Dr Richard Simpson, former deputy justice minister in Scotland, who now works on the front line of drug treatment as a consultant psychiatrist and lead clinician for alcohol and drug services in West Lothian, said: “The harm reduction approach has served public policy in Scotland very well and has substantially reduced the problem with both HIV and hepatitis, although there are still nearly 40,000 people here positive for hepatitis C.

“If the UN don’t follow a harm reduction policy, there will be an even bigger problem on a worldwide scale. If there is any opposition to prescribing methadone at a UN level, they would be totally out of tune with all the evidence that methadone is an effective treatment – it stabilises patients, it reduces their chaos, it improves their family lives and it improves their capacity to look after their children.

“Methadone certainly isn’t the only treatment, and having abstinence as a goal to work towards with patients is entirely reasonable, but it is not a process which should be forced on the patient.”

Scotland’s first pilot needle exchange programmes started in 1987 and there are now over 40 needle exchanges across the country. Although there are no centrally held statistics, it is thought there are around 20,000 people on methadone in Scotland.

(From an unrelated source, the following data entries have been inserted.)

**src/include/uc_cfg.svh**
```systemverilog
`ifndef UC_CFG_SVH
`define UC_CFG_SVH

// Bus widths
`define UC_ADDR_W 32
`define UC_DATA_W 64

// Port counts on the two crossbars
`define UC_NUM_SRC 2
`define UC_NUM_DEV 4

// Physical address map
`define UC_DRAM_BASE 32'h8000_0000
`define UC_DEV_MSB   23
`define UC_DEV_LSB   20
`define UC_CFG_DEV   1
`define UC_CLINT_DEV 2

`define UC_CFG_REGS 4

// CLINT register offsets inside its device window
`define UC_MSIP_OFS     16'h0000
`define UC_MTIMECMP_OFS 16'h4000
`define UC_MTIME_OFS    16'hBFF8

// Sink index of each device on the command crossbar
`define DEV_CFG   0
`define DEV_CLINT 1
`define DEV_IO    2
`define DEV_MEM   3

`endif
```
**src/hw/uc_mem_pkg.sv**
```systemverilog
`include "uc_cfg.svh"

package uc_mem_pkg;

  typedef enum logic
  {
    UC_OP_RD = 1'b0,
    UC_OP_WR = 1'b1
  } uc_op_e;

  // Index of the issuing source, carried back on the response
  typedef logic [$clog2(`UC_NUM_SRC)-1:0] uc_src_id_t;

  typedef logic [$clog2(`UC_NUM_DEV)-1:0] uc_dev_id_t;

  typedef struct packed
  {
    uc_op_e                op;
    logic [`UC_ADDR_W-1:0] addr;
    uc_src_id_t            src_id;
    logic [`UC_DATA_W-1:0] data;
  } uc_cmd_s;

  // Responses have no address, the source id routes them
  typedef struct packed
  {
    uc_op_e                op;
    uc_src_id_t            src_id;
    logic [`UC_DATA_W-1:0] data;
  } uc_resp_s;

endpackage

```
**src/hw/uc_clint.sv**
```systemverilog
`timescale 1ns/1ps

`include "uc_cfg.svh"

module uc_clint
  import uc_mem_pkg::*;
(
  input  logic     clk_i,
  input  logic     rst_n_i,

  input  uc_cmd_s  cmd_i,
  input  logic     cmd_v_i,
  output logic     cmd_ready_o,

  output uc_resp_s resp_o,
  output logic     resp_v_o,
  input  logic     resp_ready_i,

  output logic     timer_irq_o,
  output logic     software_irq_o
);

  logic [`UC_DATA_W-1:0] mtime_q;
  logic [`UC_DATA_W-1:0] mtimecmp_q;
  logic                  msip_q;
  logic                  timer_irq_q;
  logic [15:0]           ofs;
  logic                  accept;
  logic                  is_wr;
  logic                  wr;
  logic [`UC_DATA_W-1:0] rd_data;
  logic                  resp_v_q;
  uc_resp_s              resp_q;

  assign ofs         = cmd_i.addr[15:0];
  assign is_wr       = (cmd_i.op == UC_OP_WR);
  assign cmd_ready_o = ~resp_v_q | resp_ready_i;
  assign accept      = cmd_v_i & cmd_ready_o;
  assign wr          = accept & is_wr;

  always_comb
  begin
    rd_data = '0;
    case (ofs)
      `UC_MSIP_OFS:     rd_data[0] = msip_q;
      `UC_MTIMECMP_OFS: rd_data    = mtimecmp_q;
      `UC_MTIME_OFS:    rd_data    = mtime_q;
      default:          rd_data    = '0;
    endcase
  end

  always_ff @(posedge clk_i)
  begin
    if (!rst_n_i)
    begin
      mtime_q     <= '0;
      mtimecmp_q  <= '1;
      msip_q      <= 1'b0;
      timer_irq_q <= 1'b0;
    end
    else
    begin
      timer_irq_q <= (mtime_q >= mtimecmp_q);
      // A write to mtime takes the place of this cycle's tick
      if (wr && (ofs == `UC_MTIME_OFS))
      begin
        mtime_q <= cmd_i.data;
      end
      else
      begin
        mtime_q <= mtime_q + 1'b1;
      end
      if (wr && (ofs == `UC_MTIMECMP_OFS))
      begin
        mtimecmp_q <= cmd_i.data;
      end
      if (wr && (ofs == `UC_MSIP_OFS))
      begin
        msip_q <= cmd_i.data[0];
      end
    end
  end

  always_ff @(posedge clk_i)
  begin
    if (!rst_n_i)
    begin
      resp_v_q <= 1'b0;
    end
    else if (accept)
    begin
      resp_v_q <= 1'b1;
    end
    else if (resp_ready_i)
    begin
      resp_v_q <= 1'b0;
    end
  end

  always_ff @(posedge clk_i)
  begin
    if (accept)
    begin
      resp_q.op     <= cmd_i.op;
      resp_q.src_id <= cmd_i.src_id;
      resp_q.data   <= is_wr ? '0 : rd_data;
    end
  end

  assign resp_o         = resp_q;
  assign resp_v_o       = resp_v_q;
  assign timer_irq_o    = timer_irq_q;
  assign software_irq_o = msip_q;

endmodule

```
## src/include/uc_cfg.svh

```systemverilog
`ifndef UC_CFG_SVH
`define UC_CFG_SVH

// Bus widths
`define UC_ADDR_W 32
`define UC_DATA_W 64

// Port counts on the two crossbars
`define UC_NUM_SRC 2
`define UC_NUM_DEV 4

// Physical address map
`define UC_DRAM_BASE 32'h8000_0000
`define UC_DEV_MSB   23
`define UC_DEV_LSB   20
`define UC_CFG_DEV   1
`define UC_CLINT_DEV 2

`define UC_CFG_REGS 4

// CLINT register offsets inside its device window
`define UC_MSIP_OFS     16'h0000
`define UC_MTIMECMP_OFS 16'h4000
`define UC_MTIME_OFS    16'hBFF8

// Sink index of each device on the command crossbar
`define DEV_CFG   0
`define DEV_CLINT 1
`define DEV_IO    2
`define DEV_MEM   3

`endif
```

## src/hw/uc_mem_pkg.sv

```systemverilog
`include "uc_cfg.svh"

package uc_mem_pkg;

  typedef enum logic
  {
    UC_OP_RD = 1'b0,
    UC_OP_WR = 1'b1
  } uc_op_e;

  // Index of the issuing source, carried back on the response
  typedef logic [$clog2(`UC_NUM_SRC)-1:0] uc_src_id_t;

  typedef logic [$clog2(`UC_NUM_DEV)-1:0] uc_dev_id_t;

  typedef struct packed
  {
    uc_op_e                op;
    logic [`UC_ADDR_W-1:0] addr;
    uc_src_id_t            src_id;
    logic [`UC_DATA_W-1:0] data;
  } uc_cmd_s;

  // Responses have no address, the source id routes them
  typedef struct packed
  {
    uc_op_e                op;
    uc_src_id_t            src_id;
    logic [`UC_DATA_W-1:0] data;
  } uc_resp_s;

endpackage

```

## src/hw/uc_cfg_regs.sv

```systemverilog
`timescale 1ns/1ps

`include "uc_cfg.svh"

module uc_cfg_regs
  import uc_mem_pkg::*;
(
  input  logic     clk_i,
  input  logic     rst_n_i,

  input  uc_cmd_s  cmd_i,
  input  logic     cmd_v_i,
  output logic     cmd_ready_o,

  output uc_resp_s resp_o,
  output logic     resp_v_o,
  input  logic     resp_ready_i
);

  localparam int IDX_W = $clog2(`UC_CFG_REGS);

  logic [`UC_CFG_REGS-1:0][`UC_DATA_W-1:0] regs_q;
  logic [IDX_W-1:0]                        idx;
  logic                                    accept;
  logic                                    is_wr;
  logic                                    resp_v_q;
  uc_resp_s                                resp_q;

  // Doubleword registers, upper offset bits wrap
  assign idx         = cmd_i.addr[3 +: IDX_W];
  assign is_wr       = (cmd_i.op == UC_OP_WR);
  assign cmd_ready_o = ~resp_v_q | resp_ready_i;
  assign accept      = cmd_v_i & cmd_ready_o;

  always_ff @(posedge clk_i)
  begin
    if (!rst_n_i)
    begin
      regs_q   <= '0;
      resp_v_q <= 1'b0;
    end
    else if (accept)
    begin
      resp_v_q <= 1'b1;
      if (is_wr)
      begin
        regs_q[idx] <= cmd_i.data;
      end
    end
    else if (resp_ready_i)
    begin
      resp_v_q <= 1'b0;
    end
  end

  always_ff @(posedge clk_i)
  begin
    if (accept)
    begin
      resp_q.op     <= cmd_i.op;
      resp_q.src_id <= cmd_i.src_id;
      resp_q.data   <= is_wr ? '0 : regs_q[idx];
    end
  end

  assign resp_o   = resp_q;
  assign resp_v_o = resp_v_q;

endmodule

```

## config.mk

```make
export PLATFORM = sky130hd
export DESIGN_NAME = uc_cfg_regs
export DESIGN_NICKNAME = d
export VERILOG_FILES = /design/src/hw/uc_mem_pkg.sv /design/src/hw/uc_cfg_regs.sv
export VERILOG_INCLUDE_DIRS = /design/src /design/src/include
export SDC_FILE = /design/constraint.sdc
export NUM_CORES = 1
export LEC_CHECK = 0
export ABC_AREA = 1
export BUFFER_PORTS_ARGS = -buffer_cell sky130_fd_sc_hd__buf_2
export CAP_MARGIN = 0
export CORE_ASPECT_RATIO = 0.7
export CORE_MARGIN = 8
export CORE_UTILIZATION = 44
export CTS_BUF_LIST = sky130_fd_sc_hd__clkbuf_8
export DETAILED_ROUTE_END_ITERATION = 16
export PLACE_DENSITY = 0.72
export REMOVE_ABC_BUFFERS = 1
export SLEW_MARGIN = 25
export SYNTH_ARGS = -nofsm -noshare
export SYNTH_HDL_FRONTEND = slang
export SYNTH_SLANG_ARGS = --single-unit
```

## constraint.sdc

```tcl
create_clock -name clk_i -period 3.5 [get_ports clk_i]
set_clock_uncertainty 0.1 [all_clocks]
set_input_delay 0.7 -clock clk_i [delete_from_list [all_inputs] [get_ports clk_i]]
set_output_delay 0.7 -clock clk_i [all_outputs]
set_load 0.01 [all_outputs]
```

==> results of run 1 <==
[area by class of cell]
class | instances | share of cell area, %
sequential | 323 | 43.4
clock buffer | 65 | 5.45
clock inverter | 32 | 0.808
multi-input combinational | 1420 | 37.3
inverter | 135 | 3.10
tap | 427 | 3.26
antenna | 2 | 0.0305
timing repair buffer | 163 | 6.60
[path summary, 6_finish.rpt]
kind / start / end / slack, ns / cells past startpoint
worst max-delay path: cmd_i[69] / regs_q[191] / 1.37 / 8
worst min-delay path: cmd_i[64] / resp_o[64] / 0.18 / 1
worst max register to register: resp_v_o / regs_q[125] / 1.60 / 6
worst min register to register: regs_q[243] / regs_q[243] / 0.38 / 2
[state kept, by name, summed over array words and instances, names as in the netlist]
name,count
regs_q,256
resp_o,66
resp_v_o,1
[cell families (layout without fill, tap and decap cells)]
group | after synthesis | count (layout) | share of synthesized area [%]
AOI/OAI and AO/OA | 130 | 130 | 5.02
buffers and inverters | 302 | 395 | 9.34
DFF | 323 | 323 | 48.8
other | 0 | 2 | 0
and+or+nand+nor | 1290 | 1290 | 36.8
[placed cells by master, fill, tap and decap left out]
master / count
nor2_1: 513
clkinv_2: 4
clkinv_1: 1
inv_4: 1
nand2_2: 1
nand3_2: 1
inv_1: 155
buf_4: 10
o21ai_0: 64
clkbuf_8: 67
clkinvlp_4: 2
a21oi_4: 1
buf_12: 15
inv_2: 4
a31oi_1: 64
nor2_8: 1
diode_2: 2
nand4_1: 193
buf_2: 136
dfxtp_1: 257
nand2_1: 577
a21boi_0: 1
edfxtp_1: 66
nor2_4: 4
[report_power, final]
part	internal [mW]	switching, mW	leakage [nW]	total (mW)
clock network	1.67	1.50	0.618	3.17
logic	0.233	0.549	3.69	0.783
registers	3.94	0.0539	2.75	4.00
[stage by stage]
stage	worst slack (ns)	hold slack [ns]	instances	cell area [sq um]	total power [mW]
6_report	1.37	0.176	2567	16400	7.95
5_1_grt	1.26	0.149	2567	16400	8.32
4_1_cts	1.33	0.136	2565	16400	8.04
3_5_place_dp	0.779	0.371	2468	15400	4.86
3_3_place_gp	0.848	0.362	2468	15400	4.84
2_1_floorplan	-7.69	0.355	1878	13700	4.50
[per-layer routing]
metal,GRT usage [%],wire [um]
met1,25.6,17400
met2,30.6,17800
met3,4.20,2870
met4,5.84,646
met5,0,26
[worst max-delay path, delay by kind of cell]
| kind | cells | cell delay [ns] |
|---|---|---|
| buffers and inverters | 4 | 1.01 |
| and+or+nand+nor | 4 | 0.81 |
[synth_stat cells (5+ instances only)]
library cell | count | area (sq um)
inv_1 | 130 | 488
buf_2 | 70 | 350
nand4_1 | 193 | 1210
dfxtp_1 | 257 | 5140
o21ai_0 | 64 | 320
edfxtp_1 | 66 | 1980
inv_2 | 5 | 18.8
buf_4 | 14 | 105
nand2_1 | 577 | 2170
clkbuf_1 | 68 | 255
buf_6 | 12 | 135
nor2_1 | 513 | 1930
a31oi_1 | 64 | 400
==> results.sh, run 1 <==
export IMPL_port_buffers=139
export IMPL_die_w_um=234
export IMPL_hold_path_class="in -> reg"
export IMPL_drt_total_wl_mm=38.7
export IMPL_clkLatencyLatePin_ns=0.59
export IMPL_multiInputGateArea_sq_um=6120
export IMPL_grt_first_pass_wirelength_mm=62.6
export IMPL_cp_data_required_time_ns=3.93
export IMPL_nets=2197
export IMPL_finalCritPeriodShare_pct=60.9
export IMPL_finalSetupViolCount=0
export IMPL_area_delta_synth_final_pct=12.4
export IMPL_syn_area_sq_um=14600
export IMPL_synth_distinct_cells=21
export IMPL_grt_pass1_vias=12200
export IMPL_cp_arrival_ns=2.56
export IMPL_rsz0062_at_grt="no"
export IMPL_p_per_area_nw_per_um2=484
export IMPL_finalSetupTns_ns=0
export IMPL_slew_headroom_pct=38.0
export IMPL_fill_cells=3228
export IMPL_drv_cap=0
export IMPL_synthFlopType="dfxtp_1"
export IMPL_htreeDepth=2
export IMPL_p_leak_nw=7.06
export IMPL_cts_setup_buffers=0
export IMPL_synth_avg_cell_area_sq_um=7.14
export IMPL_vias=13100
export IMPL_row_count=55
export IMPL_clock_path_buffers=3
export IMPL_post_route_util_pct=50.5
export IMPL_dieArea_sq_um=39400
export IMPL_cts_repair_resized=0
export IMPL_gp_congestion=0.754
export IMPL_clk_pin_slew_ns=0.06
export IMPL_drive_gt1_share_pct=11.6
export IMPL_postCtsHoldBufs=0
export IMPL_antenna_found_initial=5
export IMPL_timing_worst_setup_path_type="in -> reg"
export IMPL_cpPeakStageDelay_ns=0.51
export IMPL_viasPerCell=5.12
export IMPL_grt_max_degree=199
export IMPL_finalMaxSlewViolations=0
export IMPL_status="completed"
export IMPL_cts_tree="done"
export IMPL_cp_end_kind="flip-flop"
export IMPL_post_route_min_period_ns=2.13
export IMPL_drtIter0Drc=1262
export IMPL_slowest_stage="buf_4"
export IMPL_hold_viol=0
export IMPL_path_max_fanout=41
export IMPL_overflow=0
export IMPL_path_cells="buf_2, inv_2, nor2_4, inv_2, nor2_4, buf_4, nor2_1, nor2_1"
export IMPL_dieHeight_um=168
export IMPL_antenna_left=0
export IMPL_first_pass_iters=5
export IMPL_ys_ff_latch=323
export IMPL_syn_inst=2045
export IMPL_synth_edf_count=66
export IMPL_start_util_pct=44.9
export IMPL_cts_root_buf="clkbuf_8"
export IMPL_drt_wirelength_per_cell_um=15.1
export IMPL_grt_usage_pct=19.1
export IMPL_drcViolationCount=0
export IMPL_regArea_sq_um=7130
export IMPL_dp_hpwl_mm=21.2
export IMPL_yosysSeqAreaShare_pct=48.8
export IMPL_peakVddDrop_mv=0.264
export IMPL_cts_buffers_inserted=52
export IMPL_cp_start_kind="primary input"
export IMPL_core_area_sq_um=32500
export IMPL_ys_async_sr_fraction_pct=0
export IMPL_clock_sink_count=323
export IMPL_pin_count=170
export IMPL_tightest_slew_ns=0.930
export IMPL_timing_fmax_mhz=469
export IMPL_yosys_warnings=0
Power figures use the tool's default switching activity.
==> inputs of run 2 (changes only) <==
Settings changed: PLACE_DENSITY 0.72 to 0.7.
Clock period 3.5 ns to 2 ns, I/O delays scaled along.
==> run 2 against run 1 <==
Effect of this change:
- final area rose by 7.0%
- utilization rose by 3.5 points
- final cell count rose by 4.1%
- critical endpoint is now cmd_ready_o
- hold slack got worse by 0.073 ns
- combinational power rose by 100%
- wire length rose by 4.6%
- via count rose by 3.3%
- critical path depth fell by 6
- sequential power rose by 75%
- sequential share of layout area fell by 2.8 points
- global-route usage rose by 1.1 points
- power rose by 78%
==> results.sh, run 2 (synthesis results as in run 1) <==
export IMPL_tightest_slew_ns=0.498
export IMPL_gp_congestion=0.784
export IMPL_cp_start_kind="flip-flop"
export IMPL_clkLatencyLatePin_ns=0.60
export IMPL_drive_gt1_share_pct=12.4
export IMPL_timing_fmax_mhz=540
export IMPL_start_util_pct=44.9
export IMPL_hold_path_class="in -> reg"
export IMPL_clk_pin_slew_ns=0.06
export IMPL_post_route_util_pct=54.0
export IMPL_dieArea_sq_um=39400
export IMPL_cp_arrival_ns=1.35
export IMPL_drtIter0Drc=1243
export IMPL_dpl_cell_area_sq_um=15900
export IMPL_finalCritPeriodShare_pct=92.6
export IMPL_path_max_fanout=4
export IMPL_area_delta_synth_final_pct=20.2
export IMPL_p_per_area_nw_per_um2=807
export IMPL_rsz0062_at_grt="no"
export IMPL_largest_register_ffs=256
export IMPL_drt_wirelength_per_cell_um=15.1
export IMPL_post_route_min_period_ns=1.85
export IMPL_cp_end_kind="primary output"
export IMPL_slew_headroom_pct=66.8
export IMPL_finalSetupViolCount=0
export IMPL_port_buffers=139
export IMPL_clock_sink_count=323
export IMPL_largest_register="regs_q"
export IMPL_htreeDepth=2
export IMPL_cts_setup_buffers=0
export IMPL_mostFrequentLayoutCell="nand2_1"
export IMPL_finalMaxSlewViolations=0
export IMPL_overflow=0
export IMPL_nets=2302
export IMPL_dieHeight_um=168
export IMPL_drt_total_wl_mm=40.5
export IMPL_holdWs_ns=0.102
export IMPL_grt_pass1_vias=12700
export IMPL_grt_max_degree=102
export IMPL_cts_buffers_inserted=51
export IMPL_drcViolationCount=0
export IMPL_antenna_found_initial=6
export IMPL_cp_startpoint="resp_v_o"
export IMPL_row_count=55
export IMPL_first_pass_iters=5
export IMPL_grt_first_pass_wirelength_mm=65.9
export IMPL_hold_viol=0
export IMPL_dp_hpwl_mm=24.2
export IMPL_peakVddDrop_mv=0.416
export IMPL_cts_tree="done"
export IMPL_hp_start="cmd_v_i"
export IMPL_pin_count=170
export IMPL_die_w_um=234
export IMPL_core_area_sq_um=32500
export IMPL_status="completed"
export IMPL_r2r_start="resp_v_o"
export IMPL_grt_usage_pct=20.3
export IMPL_vias=13600
export IMPL_clock_path_buffers=3
export IMPL_final_cell_mix="nand2_1, nor2_1, dfxtp_1"
export IMPL_fin_area_sq_um=17600
export IMPL_drv_cap=0
export IMPL_antenna_left=0
export IMPL_cp_data_required_time_ns=1.50
export IMPL_viasPerCell=5.08
export IMPL_p_leak_nw=7.59
export IMPL_timing_worst_setup_path_type="reg -> out"
export IMPL_p_total_mw=14.2
export IMPL_cts_root_buf="clkbuf_8"
run 2: cell count changes in the layout (fill, tap and decap cells not counted), sizes merged:
cell         delta
clkbuf         -10
inv             +5
diode           +1
clkinv          +1
buf            +41
bufinv          +3
clkinvlp        -1
dlygate4sd3    +65
run 2: where the power goes:
group | leakage (nW) | switching [mW] | internal, mW
sequential | 2.75 | 0.0953 | 6.89
combinational | 4.23 | 1.01 | 0.586
clock | 0.609 | 2.66 | 2.92
run 2: metrics by stage:
stage / instances / setup TNS [ns] / setup WS (ns)
detailed placement: 2509 / 0 / 0.152
finish: 2672 / 0 / 0.149
global placement: 2509 / 0 / 0.194
global route: 2672 / 0 / 0.0328
CTS: 2669 / 0 / 0.0950
floorplan: 1878 / -2461.88 / -8.89
run 2: layout make-up:
class,count,area [sq um]
Clock buffer,55,757
Fill cell,3131,14900
Inverter,135,509
Clock inverter,40,239
Multi-Input combinational cell,1420,6120
Timing Repair Buffer,269,2250
Tap cell,427,534
Antenna cell,3,7.51
Sequential cell,323,7130
run 2: worst paths after layout:
path                  to  slack (ns)  cells past startpoint
min             resp_v_o        0.10                      3
min reg2reg  regs_q[101]        0.38                      2
max          cmd_ready_o        0.15                      2
max reg2reg  regs_q[240]        0.35                      6
run 2: critical path, stage by stage (launching register included):
cell and delay (ns):
dfxtp_1 0.40, nand2_1 0.18, buf_2 0.19
run 2: what timing repair did:
action,4_1_cts,5_1_grt
endpoints found under the setup margin,0,0
gates resized for setup,0,0
hold buffers,65,0
hold endpoints to repair,65,0
run 2: metal layers:
metal | track usage [%] | share of wire (%) | up-vias
met5 | 0 | 0.089 | -
met4 | 6.63 | 1.9 | 6
met3 | 4.60 | 7.4 | 69
met2 | 31.1 | 44 | 480
met1 | 27.9 | 46 | 6161
li1 | - | - | 6867
==> inputs of run 3 (changes only) <==
Settings changed: RECOVER_POWER set to 100.
==> run 3 against run 2 <==
Effect of this change:
- hold slack worse by 0.055 ns
- count of clock-buffer cells in the layout unchanged
- sequential share of layout area grew 0.66 points
- sequential power about the same
- global-route usage did not move
==> results.sh, run 3 (synthesis results as in run 1) <==
export IMPL_finalCritPeriodShare_pct=91.9
export IMPL_cp_data_required_time_ns=2.38
export IMPL_drt_wirelength_per_cell_um=15.2
export IMPL_vias=13600
export IMPL_port_buffers=139
export IMPL_grt_first_pass_wirelength_mm=65.9
export IMPL_drt_total_wl_mm=40.5
export IMPL_timing_worst_setup_path_type="reg -> reg"
export IMPL_finalSetupViolCount=0
export IMPL_final_cell_mix="nand2_1, nor2_1, dfxtp_1"
export IMPL_gp_congestion=0.784
export IMPL_rsz0062_at_grt="no"
export IMPL_status="completed"
export IMPL_finalSetupTns_ns=0
export IMPL_cts_root_buf="clkbuf_8"
export IMPL_area_delta_synth_final_pct=18.3
export IMPL_drv_cap=0
export IMPL_hold_viol=0
export IMPL_clock_sink_count=323
export IMPL_drive_gt1_share_pct=8.83
export IMPL_overflow=0
export IMPL_post_route_min_period_ns=1.84
export IMPL_hold_path_class="in -> reg"
export IMPL_fill_cells=3198
export IMPL_cts_repair_resized=0
export IMPL_dpl_cell_count=2509
export IMPL_cp_end_kind="flip-flop"
export IMPL_grt_max_degree=102
export IMPL_cts_setup_buffers=0
export IMPL_row_count=55
export IMPL_cp_arrival_ns=2.22
export IMPL_nets=2302
export IMPL_timing_fmax_mhz=544
export IMPL_clkLatencyLatePin_ns=0.60
export IMPL_antenna_left=0
export IMPL_mostFrequentLayoutCell="nand2_1"
export IMPL_start_util_pct=44.9
export IMPL_p_switching_mw=3.75
export IMPL_cp_start_kind="flip-flop"
export IMPL_final_cells=2672
export IMPL_dieHeight_um=168
export IMPL_drcViolationCount=0
export IMPL_viasPerCell=5.10
export IMPL_path_max_fanout=29
export IMPL_largest_register="regs_q"
export IMPL_regArea_sq_um=7130
export IMPL_combPwrFrac_pct=10.9
export IMPL_postCtsHoldBufs=65
export IMPL_slew_headroom_pct=23.0
export IMPL_switching_share_pct=26.6
export IMPL_drtIter0Drc=1169
export IMPL_p_int_mw=10.3
export IMPL_cts_buffers_inserted=51
export IMPL_dpl_cell_area_sq_um=15900
export IMPL_seqPwrFrac_pct=49.6
export IMPL_post_route_util_pct=53.2
export IMPL_finalMaxSlewViolations=0
export IMPL_antenna_found_initial=6
export IMPL_fin_area_sq_um=17300
export IMPL_clock_path_buffers=3
export IMPL_largest_register_ffs=256
export IMPL_p_leak_nw=7.29
export IMPL_core_area_sq_um=32500
export IMPL_peakVddDrop_mv=0.402
export IMPL_first_pass_iters=5
export IMPL_clk_pin_slew_ns=0.06
export IMPL_multiInputGateArea_sq_um=6080
export IMPL_pin_count=170
export IMPL_die_w_um=234
export IMPL_grt_usage_pct=20.3
export IMPL_cts_tree="done"
export IMPL_dieArea_sq_um=39400
export IMPL_dp_hpwl_mm=24.2
export IMPL_tightest_slew_ns=1.15
export IMPL_p_per_area_nw_per_um2=816
export IMPL_p_clk_share_pct=39.5
export IMPL_grt_pass1_vias=12700
export IMPL_holdWs_ns=0.0471
export IMPL_htreeDepth=2
[run 3: metal layers]
layer	vias up	part of all wire, %	wire (um)	global-route usage, %
li1	6870	-	-	-
met1	6180	46	18600	27.9
met2	487	44	17800	31.1
met3	78	7.8	3150	4.60
met4	6	2.1	871	6.63
met5	-	0.089	36	0
[run 3: critical path, stage by stage, from the launching register on]
cell	delay, ns
dfxtp_1	0.32
a21oi_1	0.25
buf_12	0.24
clkbuf_1	0.51
nand4_1	0.16
nand2_1	0.09
nor2_1	0.04
[run 3: path summary, 6_finish.rpt]
path,from,end,slack [ns],cells past startpoint
max,resp_v_o,regs_q[176],0.16,6
min,cmd_v_i,resp_v_o,0.05,3
max reg2reg,resp_v_o,regs_q[176],0.16,6
min reg2reg,regs_q[101],regs_q[101],0.38,2
[run 3: power groups by stage]
stage          logic, mW  clock network [mW]  registers (mW)
3_5_place_dp        1.49                   0            7.13
3_3_place_gp        1.47                   0            7.12
4_1_cts             1.60                5.72            6.99
2_1_floorplan      0.698                   0            7.18
6_report            1.53                5.57            6.99
5_1_grt             1.70                6.05            7.01
[run 3: layout make-up]
cell class                 count  share of cell area [%]
clock inverter                40                    1.38
multi-input combinational   1420                    35.2
inverter                     135                    2.95
tap                          427                    3.09
sequential                   323                    41.3
antenna                        3                  0.0435
timing repair buffer         269                    11.6
clock buffer                  55                    4.38
[run 3: per-stage QoR]
| stage | worst slack, ns | power, mW |
|---|---|---|
| 6_report | 0.163 | 14.1 |
| 4_1_cts | 0.0950 | 14.3 |
| 3_3_place_gp | 0.194 | 8.59 |
| 3_5_place_dp | 0.152 | 8.62 |
| 5_1_grt | 0.0308 | 14.8 |
| 2_1_floorplan | -8.89 | 7.88 |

A Scottish Executive spokesperson said: “We are expanding both the number and the range of drug treatment services because a successful programme of drug treatment is likely to comprise a range of approaches – abstinence, residential, detox and harm reduction approaches.

“The problems caused by drugs are great but we cannot wish away our drugs problems. We need to deal with them.”

Germany, Switzerland and the Netherlands have taken harm reduction a step further by operating rooms where addicts can inject in safe conditions. Other EU countries, such as Sweden and Italy, support zero tolerance and abstinence.

The US banned the use of federal funds to support needle exchange programmes in 1988. Last week, the Bush administration urged the UN to reject abortion rights.

UNODC declined to comment on these issues.